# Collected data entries
What follows belongs to an exercise in optimizing a design on an open flow for small area, a short achievable clock period and few clock cycles; a production flow would make more cautious choices.
The RTL was checked by simulation tests, not by an equivalence proof against the original design.
Power figures rest on the tool's default switching activity, not on a simulated workload.

==> flow/design.v (excerpt) <==
module priority_power_sequencer (
  input  logic                  clk,
  input  logic                  rst_n,
  input  logic                  in_valid,
  output logic                  in_stall,
  input  pps_pkg::in_t          in_data,
  output logic                  out_valid,
  input  logic                  out_stall,
  output pps_pkg::out_t         out_data,
  input  logic                  psel,
  input  logic                  penable,
  input  logic                  pwrite,
  input  logic [pps_pkg::PADDR_W-1:0] paddr,
  input  logic [31:0]           pwdata,
  output logic [31:0]           prdata,
  output logic                  pready
);
For scale: ~5400 cells after synthesis, about 720 flip-flops, roughly 300 I/O pins, about 49000 um^2 of cells after synthesis.
export LEC_CHECK = 0
export CAP_MARGIN = 20
export CORE_MARGIN = 2
export CORE_UTILIZATION = 50
export SETUP_SLACK_MARGIN = 3.0
export SLEW_MARGIN = 20
export TNS_END_PERCENT = 100
create_clock -name core_clock -period 8.0 [get_ports {clk}]
run.sh (not shown) runs the stock make flow with config.mk's settings and CLKGATE_MAP_FILE= SYNTH_SCRIPT=/design/flow/synth_recipe.tcl, a recipe that flattens the netlist after the stock synthesis.
The first run finished clean.
Testbench counts at the start, summed over its fixed seeds: cycles 16,209.
Next try:
SETUP_SLACK_MARGIN = 2.5   (was 3.0)
TNS_END_PERCENT = not set   (was 100)
Outcome: Hold slack is better by 0.0034 ns. Power came out lower slightly. Final area came out lower by a few percent. Setup slack is worse by 0.43 ns. Utilization came out lower by 1.4 points. Register-to-register slack is worse by 0.43 ns. Clock-buffer cell count came out higher by 3. Clock skew came out lower by 0.022 ns. Fmax came out lower by a little under a tenth. Via count came out lower slightly. Combinational power came out lower by a few percent.


## onyx
priority_power_sequencer again, from the RTL that the note above started with.
// priority_power_sequencer
module priority_power_sequencer (
  input  logic                  clk,
  input  logic                  rst_n,
  input  logic                  in_valid,
  output logic                  in_stall,
  input  pps_pkg::in_t          in_data,
  output logic                  out_valid,
  input  logic                  out_stall,
  output pps_pkg::out_t         out_data,
  input  logic                  psel,
  input  logic                  penable,
  input  logic                  pwrite,
  input  logic [pps_pkg::PADDR_W-1:0] paddr,
  input  logic [31:0]           pwdata,
  output logic [31:0]           prdata,
  output logic                  pready
);
  localparam int DIV_STEPS = 32 / DIV_BITS;
  localparam logic [1:0] TR_NONE = 2'd0, TR_OFF = 2'd1, TR_OFFF = 2'd2, TR_ON = 2'd3;
  localparam logic [1:0] PL_IDLE = 2'd0, PL_LOOP = 2'd1, PL_PLAN = 2'd2, PL_LOAD = 2'd3;
  logic [15:0] ids_r [MAX_NODES];
  logic [2:0]  pri_r [MAX_NODES];
  logic [15:0] up_r;           
  logic [15:0] zd_r;           
  logic [4:0]  cnt_r;
  logic [7:0]  present_r;
  ...
clock: 8.0 ns
lec_check: 0
cap_margin: 20
core_margin: 2
core_utilization: 50
setup_slack_margin: 3.0
slew_margin: 20
onyx completed; timing, DRC and antenna clean
Testbench counts of onyx, summed over its fixed seeds: cycles 16,209.
Edits applied to the flow inputs when going from onyx to fjord:
Settings: changing SETUP_SLACK_MARGIN from 3.0 to 1.5.
Notes after the runs:
- Clock network fraction of total power was higher in fjord than in onyx.
- Compare fjord and onyx | worst slew margin relative to its limit lower: fjord
- Setup WNS onyx -> fjord: worse
- The via count in fjord was lower than what onyx gave.
- fjord — worst-case reg-to-reg path depth 4 lower, onyx as reference
- Measured against each other, fjord and onyx differ in DRC violation total after the first TritonRoute iteration, the higher figure coming from onyx.
- Against onyx, global-route wire length before repair in fjord came out better.
- Delta(utilization, fjord - onyx) < 0
diff inputs: fjord => lagoon
Settings: CORE_UTILIZATION changed from 50 to 40; SETUP_SLACK_MARGIN changed from 1.5 to 3.0.
==> comparison <==
In summary, lagoon completed successfully, with a layout that passed the timing, design-rule and antenna checks. Going from fjord to lagoon, the die area was enlarged. Summary of lagoon over fjord: final-layout non-clock buffer area share shows an increase of 1.6 points; utilization shows a reduction of 9.7 points; post-route total power shows no meaningful change. Between fjord and lagoon, via count of the first global-routing pass increased. Standard cell core area grows by more than a quarter when moving from fjord to lagoon. Changes observed in lagoon relative to fjord: number of antenna violations at the first check in global routing now smaller, antenna diode instance count now sits lower.
Edits applied to the flow inputs when going from lagoon to cedar:
Settings: CORE_UTILIZATION: 40 -> 65; SETUP_SLACK_MARGIN: 3.0 -> 2.5.
### Flow results
- From lagoon to cedar the numbers moved as follows: number of global-route vias before repair rose about 8%, time the worst path needs with I/O delays and setup rose 0.60 ns, pin count of the biggest net entering global routing rose 4, floorplan die width fell 75 um, core utilization rose 27 points.
- Against lagoon, final total power in cedar fell slightly.

-- afterwards: timing with drivers on the ports --
How much do the figures lean on ideal ports? The routed layouts below were timed once more, with nothing changed but the port constraints. Step 1 (the two cells are an assumption about what drives the block):
set clk [get_ports {clk}]
set_driving_cell -lib_cell sky130_fd_sc_hd__clkbuf_16 $clk
set_driving_cell -lib_cell sky130_fd_sc_hd__buf_2 [delete_from_list [all_inputs] $clk]
Step 2 also shifts input and output timing later by t, the mid clock arrival at the registers, as if the neighbouring blocks saw the same clock. Three values: ideal, step 1, step 2; two values: the first two.
run	shift t [ns]	setup slack, ns	worst setup path at the end
the first run of note 1	0.760	2.922 / 2.922 / 2.347	input to register
the second run of note 1	0.746	2.490 / 2.490 / 1.832	input to register
onyx	0.760	2.922 / 2.922 / 2.347	input to register
fjord	0.750	1.515 / 1.515 / 1.193	input to register
lagoon	0.776	2.895 / 2.895 / 2.268	input to register
cedar	0.746	2.295 / 2.295 / 1.782	input to register
After both steps setup and hold are still met in every run listed. For the second run of note 1, which loses most, drivers alone change the setup slack by 0.000 ns; drivers and shift together by -0.658 ns.
Context: an optimization exercise on an open-source flow, tuned for small area, a short achievable clock period and few clock cycles per item. The choices shown serve that exercise and are no tape-out recipe.
In this exercise RTL edits were held to simulation tests only and were not proved equivalent to the original.
Power figures rest on the tool's default switching activity, not on a simulated workload.

--- design/flow/run.sh ---
#!/bin/bash
# synth_recipe.tcl (not shown) runs the flow's synth.tcl, then flattens the netlist and writes it again
# the make line also repeats each setting of config.mk as NAME=value (left out here)
make -C /OpenROAD-flow-scripts/flow DESIGN_CONFIG=/design/flow/config.mk WORK_HOME=/design/flow/orfs CLKGATE_MAP_FILE= SYNTH_SCRIPT=/design/flow/synth_recipe.tcl finish
--- design/flow/constraint.sdc ---
create_clock -name core_clock -period 8.0 [get_ports {clock}]
set_input_delay 1.6000 -clock core_clock [delete_from_list [all_inputs] [get_ports {clock}]]
set_output_delay 1.6000 -clock core_clock [all_outputs]
set_load 0.01 [all_outputs]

# Work request
Restate the data exactly, keeping every line intact.

# Answer box
What follows belongs to an exercise in optimizing a design on an open flow for small area, a short achievable clock period and few clock cycles; a production flow would make more cautious choices.
The RTL was checked by simulation tests, not by an equivalence proof against the original design.
Power figures rest on the tool's default switching activity, not on a simulated workload.

==> flow/design.v (excerpt) <==
module priority_power_sequencer (
  input  logic                  clk,
  input  logic                  rst_n,
  input  logic                  in_valid,
  output logic                  in_stall,
  input  pps_pkg::in_t          in_data,
  output logic                  out_valid,
  input  logic                  out_stall,
  output pps_pkg::out_t         out_data,
  input  logic                  psel,
  input  logic                  penable,
  input  logic                  pwrite,
  input  logic [pps_pkg::PADDR_W-1:0] paddr,
  input  logic [31:0]           pwdata,
  output logic [31:0]           prdata,
  output logic                  pready
);
For scale: ~5400 cells after synthesis, about 720 flip-flops, roughly 300 I/O pins, about 49000 um^2 of cells after synthesis.
export LEC_CHECK = 0
export CAP_MARGIN = 20
export CORE_MARGIN = 2
export CORE_UTILIZATION = 50
export SETUP_SLACK_MARGIN = 3.0
export SLEW_MARGIN = 20
export TNS_END_PERCENT = 100
create_clock -name core_clock -period 8.0 [get_ports {clk}]
run.sh (not shown) runs the stock make flow with config.mk's settings and CLKGATE_MAP_FILE= SYNTH_SCRIPT=/design/flow/synth_recipe.tcl, a recipe that flattens the netlist after the stock synthesis.
The first run finished clean.
Testbench counts at the start, summed over its fixed seeds: cycles 16,209.
Next try:
SETUP_SLACK_MARGIN = 2.5   (was 3.0)
TNS_END_PERCENT = not set   (was 100)
Outcome: Hold slack is better by 0.0034 ns. Power came out lower slightly. Final area came out lower by a few percent. Setup slack is worse by 0.43 ns. Utilization came out lower by 1.4 points. Register-to-register slack is worse by 0.43 ns. Clock-buffer cell count came out higher by 3. Clock skew came out lower by 0.022 ns. Fmax came out lower by a little under a tenth. Via count came out lower slightly. Combinational power came out lower by a few percent.


## onyx
priority_power_sequencer again, from the RTL that the note above started with.
// priority_power_sequencer
module priority_power_sequencer (
  input  logic                  clk,
  input  logic                  rst_n,
  input  logic                  in_valid,
  output logic                  in_stall,
  input  pps_pkg::in_t          in_data,
  output logic                  out_valid,
  input  logic                  out_stall,
  output pps_pkg::out_t         out_data,
  input  logic                  psel,
  input  logic                  penable,
  input  logic                  pwrite,
  input  logic [pps_pkg::PADDR_W-1:0] paddr,
  input  logic [31:0]           pwdata,
  output logic [31:0]           prdata,
  output logic                  pready
);
  localparam int DIV_STEPS = 32 / DIV_BITS;
  localparam logic [1:0] TR_NONE = 2'd0, TR_OFF = 2'd1, TR_OFFF = 2'd2, TR_ON = 2'd3;
  localparam logic [1:0] PL_IDLE = 2'd0, PL_LOOP = 2'd1, PL_PLAN = 2'd2, PL_LOAD = 2'd3;
  logic [15:0] ids_r [MAX_NODES];
  logic [2:0]  pri_r [MAX_NODES];
  logic [15:0] up_r;           
  logic [15:0] zd_r;           
  logic [4:0]  cnt_r;
  logic [7:0]  present_r;
  ...
clock: 8.0 ns
lec_check: 0
cap_margin: 20
core_margin: 2
core_utilization: 50
setup_slack_margin: 3.0
slew_margin: 20
onyx completed; timing, DRC and antenna clean
Testbench counts of onyx, summed over its fixed seeds: cycles 16,209.
Edits applied to the flow inputs when going from onyx to fjord:
Settings: changing SETUP_SLACK_MARGIN from 3.0 to 1.5.
Notes after the runs:
- Clock network fraction of total power was higher in fjord than in onyx.
- Compare fjord and onyx | worst slew margin relative to its limit lower: fjord
- Setup WNS onyx -> fjord: worse
- The via count in fjord was lower than what onyx gave.
- fjord — worst-case reg-to-reg path depth 4 lower, onyx as reference
- Measured against each other, fjord and onyx differ in DRC violation total after the first TritonRoute iteration, the higher figure coming from onyx.
- Against onyx, global-route wire length before repair in fjord came out better.
- Delta(utilization, fjord - onyx) < 0
diff inputs: fjord => lagoon
Settings: CORE_UTILIZATION changed from 50 to 40; SETUP_SLACK_MARGIN changed from 1.5 to 3.0.
==> comparison <==
In summary, lagoon completed successfully, with a layout that passed the timing, design-rule and antenna checks. Going from fjord to lagoon, the die area was enlarged. Summary of lagoon over fjord: final-layout non-clock buffer area share shows an increase of 1.6 points; utilization shows a reduction of 9.7 points; post-route total power shows no meaningful change. Between fjord and lagoon, via count of the first global-routing pass increased. Standard cell core area grows by more than a quarter when moving from fjord to lagoon. Changes observed in lagoon relative to fjord: number of antenna violations at the first check in global routing now smaller, antenna diode instance count now sits lower.
Edits applied to the flow inputs when going from lagoon to cedar:
Settings: CORE_UTILIZATION: 40 -> 65; SETUP_SLACK_MARGIN: 3.0 -> 2.5.
### Flow results
- From lagoon to cedar the numbers moved as follows: number of global-route vias before repair rose about 8%, time the worst path needs with I/O delays and setup rose 0.60 ns, pin count of the biggest net entering global routing rose 4, floorplan die width fell 75 um, core utilization rose 27 points.
- Against lagoon, final total power in cedar fell slightly.

-- afterwards: timing with drivers on the ports --
How much do the figures lean on ideal ports? The routed layouts below were timed once more, with nothing changed but the port constraints. Step 1 (the two cells are an assumption about what drives the block):
set clk [get_ports {clk}]
set_driving_cell -lib_cell sky130_fd_sc_hd__clkbuf_16 $clk
set_driving_cell -lib_cell sky130_fd_sc_hd__buf_2 [delete_from_list [all_inputs] $clk]
Step 2 also shifts input and output timing later by t, the mid clock arrival at the registers, as if the neighbouring blocks saw the same clock. Three values: ideal, step 1, step 2; two values: the first two.
run	shift t [ns]	setup slack, ns	worst setup path at the end
the first run of note 1	0.760	2.922 / 2.922 / 2.347	input to register
the second run of note 1	0.746	2.490 / 2.490 / 1.832	input to register
onyx	0.760	2.922 / 2.922 / 2.347	input to register
fjord	0.750	1.515 / 1.515 / 1.193	input to register
lagoon	0.776	2.895 / 2.895 / 2.268	input to register
cedar	0.746	2.295 / 2.295 / 1.782	input to register
After both steps setup and hold are still met in every run listed. For the second run of note 1, which loses most, drivers alone change the setup slack by 0.000 ns; drivers and shift together by -0.658 ns.
Context: an optimization exercise on an open-source flow, tuned for small area, a short achievable clock period and few clock cycles per item. The choices shown serve that exercise and are no tape-out recipe.
In this exercise RTL edits were held to simulation tests only and were not proved equivalent to the original.
Power figures rest on the tool's default switching activity, not on a simulated workload.

--- design/flow/run.sh ---
#!/bin/bash
# synth_recipe.tcl (not shown) runs the flow's synth.tcl, then flattens the netlist and writes it again
# the make line also repeats each setting of config.mk as NAME=value (left out here)
make -C /OpenROAD-flow-scripts/flow DESIGN_CONFIG=/design/flow/config.mk WORK_HOME=/design/flow/orfs CLKGATE_MAP_FILE= SYNTH_SCRIPT=/design/flow/synth_recipe.tcl finish
--- design/flow/constraint.sdc ---
create_clock -name core_clock -period 8.0 [get_ports {clock}]
set_input_delay 1.6000 -clock core_clock [delete_from_list [all_inputs] [get_ports {clock}]]
set_output_delay 1.6000 -clock core_clock [all_outputs]
set_load 0.01 [all_outputs]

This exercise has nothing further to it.